The patient has no choice but to agree with the findings, “which will have no effect on the content / of any subsequent rejection slips we send.”
Some of these poems veer into darker territory. In “On Dark Wings,” the speaker holds the hand of his dying wife; her impending death filters through the poem with his gradual comprehension. From the “anticipation / … of a vacation” to “her dead hand” with its “gold meaningless band,” the poem gathers itself into grief as it ends, with the speaker too stunned to “even ask the questions.”
In “The Blood Room,” a child observes a patient “knitting needles in your hands, / IV needles stuck into your flesh.” The child’s curiosity regarding the woman knitting is at odds with her shyness; the knitter stays focused on her craft. The poem captures the absurd yet somehow appropriate pairing of IV and knitting needles; the child’s reaction holds these elements together.

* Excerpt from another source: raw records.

File: config.mk
export PLATFORM = sky130hd
export DESIGN_NAME = ifu_fetch
export DESIGN_NICKNAME = d
export VERILOG_FILES = /design/src/rtl/mips_pkg.sv /design/src/rtl/npc_calc.sv /design/src/rtl/ifu_fetch.sv
export SDC_FILE = /design/constraint.sdc
export NUM_CORES = 1
export LEC_CHECK = 0
export ABC_CLOCK_PERIOD_IN_PS = 5400
export CAP_MARGIN = 20
export CORE_MARGIN = 10
export CORE_UTILIZATION = 35
export CTS_BUF_LIST = sky130_fd_sc_hd__clkbuf_8
export DETAILED_ROUTE_END_ITERATION = 10
export HOLD_SLACK_MARGIN = 0.05
export PLACE_DENSITY = 0.67
export SETUP_SLACK_MARGIN = 0.2
export SYNTH_ARGS = -nofsm -noshare
export SYNTH_HDL_FRONTEND = slang
export SYNTH_HIERARCHICAL = 1
export SYNTH_SLANG_ARGS = --single-unit
File: constraint.sdc
create_clock -name clk -period 5.4 [get_ports clk]
set_clock_uncertainty 0.15 [all_clocks]
set_input_delay 0.54 -clock clk [delete_from_list [all_inputs] [get_ports clk]]
set_output_delay 0.54 -clock clk [all_outputs]
set_load 0.02 [all_outputs]
File: src/rtl/mips_pkg.sv
// Encodings shared by the fetch unit and the multicycle controller:
// next-PC selects, fetch FSM states and the default reset PC.
package mips_pkg;

   typedef enum logic [1:0] {
      NPC_PLUS4 = 2'b00,
      NPC_J     = 2'b01,
      NPC_BEQ   = 2'b10,
      NPC_JR    = 2'b11
   } npc_sel_e;

   typedef enum logic [1:0] {
      F_IDLE = 2'b00,
      F_REQ  = 2'b01,
      F_DONE = 2'b10
   } fstate_e;

   localparam logic [31:0] PC_RESET_DEFAULT = 32'h0000_3000;

endpackage

File: src/rtl/npc_calc.sv
// Combinational next-PC mux: sequential, j/jal, beq and jr targets.
// All additions wrap modulo 2^32.
module npc_calc
   import mips_pkg::*;
(
   input  logic [31:0] pc_i,
   input  logic [31:0] ir_i,
   input  logic        zero_i,
   input  logic [31:0] jr_addr_i,
   input  logic [1:0]  npc_sel_i,
   output logic [31:0] npc_o,
   output logic [31:0] pc_plus4_o
);

   logic signed [31:0] br_off;

   assign pc_plus4_o = pc_i + 32'd4;
   // Word offset: sign-extend imm16 and scale to bytes.
   assign br_off     = {{14{ir_i[15]}}, ir_i[15:0], 2'b00};

   always_comb begin
      npc_o = pc_plus4_o;
      case (npc_sel_i)
         NPC_PLUS4: npc_o = pc_plus4_o;
         NPC_J:     npc_o = {pc_i[31:28], ir_i[25:0], 2'b00};
         NPC_BEQ:   npc_o = zero_i ? (pc_plus4_o + br_off) : pc_plus4_o;
         NPC_JR:    npc_o = jr_addr_i;
         default:   npc_o = pc_plus4_o;
      endcase
   end

endmodule

File: src/rtl/ifu_fetch.sv
// Instruction fetch unit: PC/IR registers, req/ack fetch FSM with timeout.
// Define IFU_ALIGN_CHK_EN to refuse fetches from a non-word-aligned PC.
module ifu_fetch
   import mips_pkg::*;
#(
   parameter logic [31:0] PC_RESET = PC_RESET_DEFAULT,
   parameter int          TIMEOUT  = 16
) (
   input  logic        clk,
   input  logic        rst,
   input  logic        fetch_go,
   input  logic        pc_wr,
   input  logic        ir_wr,
   input  logic [1:0]  npc_sel,
   input  logic        zero,
   input  logic [31:0] jr_addr,
   output logic        imem_req,
   output logic [31:0] imem_addr,
   input  logic        imem_ack,
   input  logic [31:0] imem_rdata,
   output logic [31:0] instruction,
   output logic [31:0] pc,
   output logic [31:0] pc_plus4,
   output logic        ir_valid,
   output logic        fetch_busy,
   output logic        fetch_err
);

   localparam int             CNT_W    = $clog2(TIMEOUT + 1);
   localparam logic [CNT_W-1:0] CNT_LAST = CNT_W'(TIMEOUT - 1);

   fstate_e          state_q;
   logic [CNT_W-1:0] cnt_q;
   logic [31:0]      pc_q, pc_d, ir_q, npc;
   logic             err_q;
   logic             go_ok;

   npc_calc u_npc (
      .pc_i       (pc_q),
      .ir_i       (ir_q),
      .zero_i     (zero),
      .jr_addr_i  (jr_addr),
      .npc_sel_i  (npc_sel),
      .npc_o      (npc),
      .pc_plus4_o (pc_plus4)
   );

   // PC is frozen while a request is outstanding so imem_addr stays stable.
   assign pc_d = (pc_wr && (state_q != F_REQ)) ? npc : pc_q;

`ifdef IFU_ALIGN_CHK_EN
   assign go_ok = (pc_d[1:0] == 2'b00);
`else
   assign go_ok = 1'b1;
`endif

   always_ff @(posedge clk or posedge rst) begin
      if (rst) begin
         state_q <= F_IDLE;
         cnt_q   <= '0;
         pc_q    <= PC_RESET;
         ir_q    <= '0;
         err_q   <= 1'b0;
      end else begin
         pc_q <= pc_d;
         case (state_q)
            F_IDLE: begin
               if (fetch_go) begin
                  if (go_ok) begin
                     state_q <= F_REQ;
                     cnt_q   <= '0;
                  end else begin
                     err_q <= 1'b1;
                  end
               end
            end
            F_REQ: begin
               // An ack on the final allowed cycle still wins over the timeout.
               if (imem_ack) begin
                  if (ir_wr) ir_q <= imem_rdata;
                  state_q <= F_DONE;
               end else if (cnt_q == CNT_LAST) begin
                  state_q <= F_IDLE;
                  err_q   <= 1'b1;
               end else begin
                  cnt_q <= cnt_q + 1'b1;
               end
            end
            F_DONE:  state_q <= F_IDLE;
            default: state_q <= F_IDLE;
         endcase
      end
   end

   assign imem_req    = (state_q == F_REQ);
   assign fetch_busy  = (state_q == F_REQ);
   assign ir_valid    = (state_q == F_DONE);
   assign imem_addr   = pc_q;
   assign instruction = ir_q;
   assign pc          = pc_q;
   assign fetch_err   = err_q;

endmodule

## Word-level counts from Yosys, hierarchy flattened

Index checks and enable logic that the tools add are counted.

| word-level totals | value |
|---|---|
| register bits after elaboration | 72 |
| output and inout port bits | 132 |
| bits of input ports | 73 |
| logic and storage cells | 41 |

| operators by class | value |
|---|---|
| $add $sub $neg | 3 |
| multiplexer cells | 10 |
| equal/unequal tests | 11 |
| bitwise gates (word level) | 2 |
| reductions and logical operators | 9 |

Operators by type and width:

| kind | count |
|---|---|
| case mux 32 bit (4 select lines) | 1 |
| adder 32 x 3 -> 32 bit, second input constant | 1 |
| adder 32 bit | 1 |
| two-way mux 32 bit | 1 |
| two-way mux 5 bit | 3 |
| case mux 5 bit (2 select lines) | 1 |
| == test 2 bit, second input constant | 3 |
| two-way mux 2 bit | 3 |
| != test 2 bit, second input constant | 3 |
| AND reduction 3 bit | 2 |
| adder 5 x 1 -> 5 bit, second input constant | 1 |
| == test 5 x 4 -> 1 bit, second input constant | 1 |
| == test 2 x 1 -> 1 bit, second input constant | 2 |
| zero test 2 bit | 2 |
| case mux 2 bit (2 select lines) | 1 |
| AND reduction 2 bit | 2 |
| AND reduction 4 bit | 1 |
| != test 3 x 2 -> 1 bit, second input constant | 1 |
| != test 2 x 1 -> 1 bit, second input constant | 1 |
| inverter 1 bit | 2 |
| nonzero test 2 bit | 1 |
| logical AND 1 bit | 1 |

## Depth between registers and ports, before layout

Gate-level depths: netlist of run 1.

| depth | value |
|---|---|
| depth after elaboration | 4 |
| depth in mapped cells | 17 |
| gate-level depth less buffers | 17 |

## Modules after synthesis

Netlist of run 1, hierarchy kept.

Modules (own cells, without submodules):

| module | cells an instance | area an instance (sq um) | seq. area each (sq um) | instances |
|---|---|---|---|---|
| ifu_fetch | 206 | 3148.0 | 1804.2 | 1 |
| npc_calc | 467 | 3098.0 | 0.0 | 1 |

## Least setup slack after synthesis of run 1

No wires, ideal clock.

| timing | value |
|---|---|
| path kind | register to register |
| from | register pc_q[12], in the netlist imem_addr[12] |
| to | register pc_q[28], in the netlist imem_addr[28] |
| buffers on the path | 1 |
| arrival time | 4.196 ns |
| data required time | 5.125 ns |
| cell stages (with the launch flop) | 18 |
| slack | 0.929 ns |
| setup time | 0.125 ns |
| period minus slack after synthesis | 4.471 ns |
| cell sequence | dfstp_2 and4_1 and4_1 buf_4 nand2_1 nor2_1 xor2_1 ha_1 a21o_1 a21o_1 a21o_1 a21oi_1 o21bai_1 a221o_1 or4_1 mux2i_1 o21ai_1 mux2_2 |

| between the ends | value |
|---|---|
| cells in the longest elaborated chain, start to end | 4 |

RTL lines:

| item | RTL line | RTL |
|---|---|---|
| start, declared | ifu_fetch.sv:34 | `logic [31:0] pc_q, pc_d, ir_q, npc;` |
| start signal, assigned | ifu_fetch.sv:65 | `pc_q <= pc_d;` |
| adder 32 x 3 -> 32 bit | npc_calc.sv:17 | `assign pc_plus4_o = pc_i + 32'd4;` |
| net pc_plus4[21] | ifu_fetch.sv:23 | `output logic [31:0] pc_plus4,` |
| adder 32 bit | npc_calc.sv:26 | `NPC_BEQ: npc_o = zero_i ? (pc_plus4_o + br_off) : pc_plus4_o;` |
| two-way mux 32 bit | npc_calc.sv:26 |  |
| case mux 32 bit (4 select lines) | npc_calc.sv:23 | `case (npc_sel_i)` |
| net npc[28] | ifu_fetch.sv:34 |  |

The timed path passes the listed nets, and every way through them passes these cells.
A chain may end at the register's enable or synchronous reset.

## Worst setup path in the final report of run 1

| timing | value |
|---|---|
| from | register pc_q[2], in the netlist imem_addr[2] |
| to | register pc_q[31], in the netlist imem_addr[31] |

| between the ends | value |
|---|---|
| cells in the longest elaborated chain, start to end | 4 |

RTL lines:

| item | RTL line |
|---|---|
| adder 32 x 3 -> 32 bit * | npc_calc.sv:17 |
| adder 32 bit | npc_calc.sv:26 |
| two-way mux 32 bit | npc_calc.sv:26 |
| case mux 32 bit (4 select lines) * | npc_calc.sv:23 |
| net npc[31] | ifu_fetch.sv:34 |

The timed path passes the listed nets; every way through them passes the cells marked *.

Looking back at experiences doesn’t always bring understanding. In the collection’s title poem, “Tidal Wave,” an event that occurred at a beloved lake still mystifies, even after so many years: “what looked like a wall / of water, a giant wave, was coming right at me.” Unprepared for this catastrophe, he simply reacts: “I / dropped my rod and ran for the hotel,” unlike the measured responses of the cynic, the mystic, and the man who loved reason. The poem also reminds us that age doesn’t necessarily lead to wisdom—sometimes reflection just intensifies the confusion.
Tidal Wave shows us how memories lie in wait, so often surfacing during moments when we are otherwise engaged. Accessible and straightforward, and imbued with a wry sense of humor, this book is the work of a poet who’s witnessed an enormous amount of change, and whose memories’ power and energy have not diminished.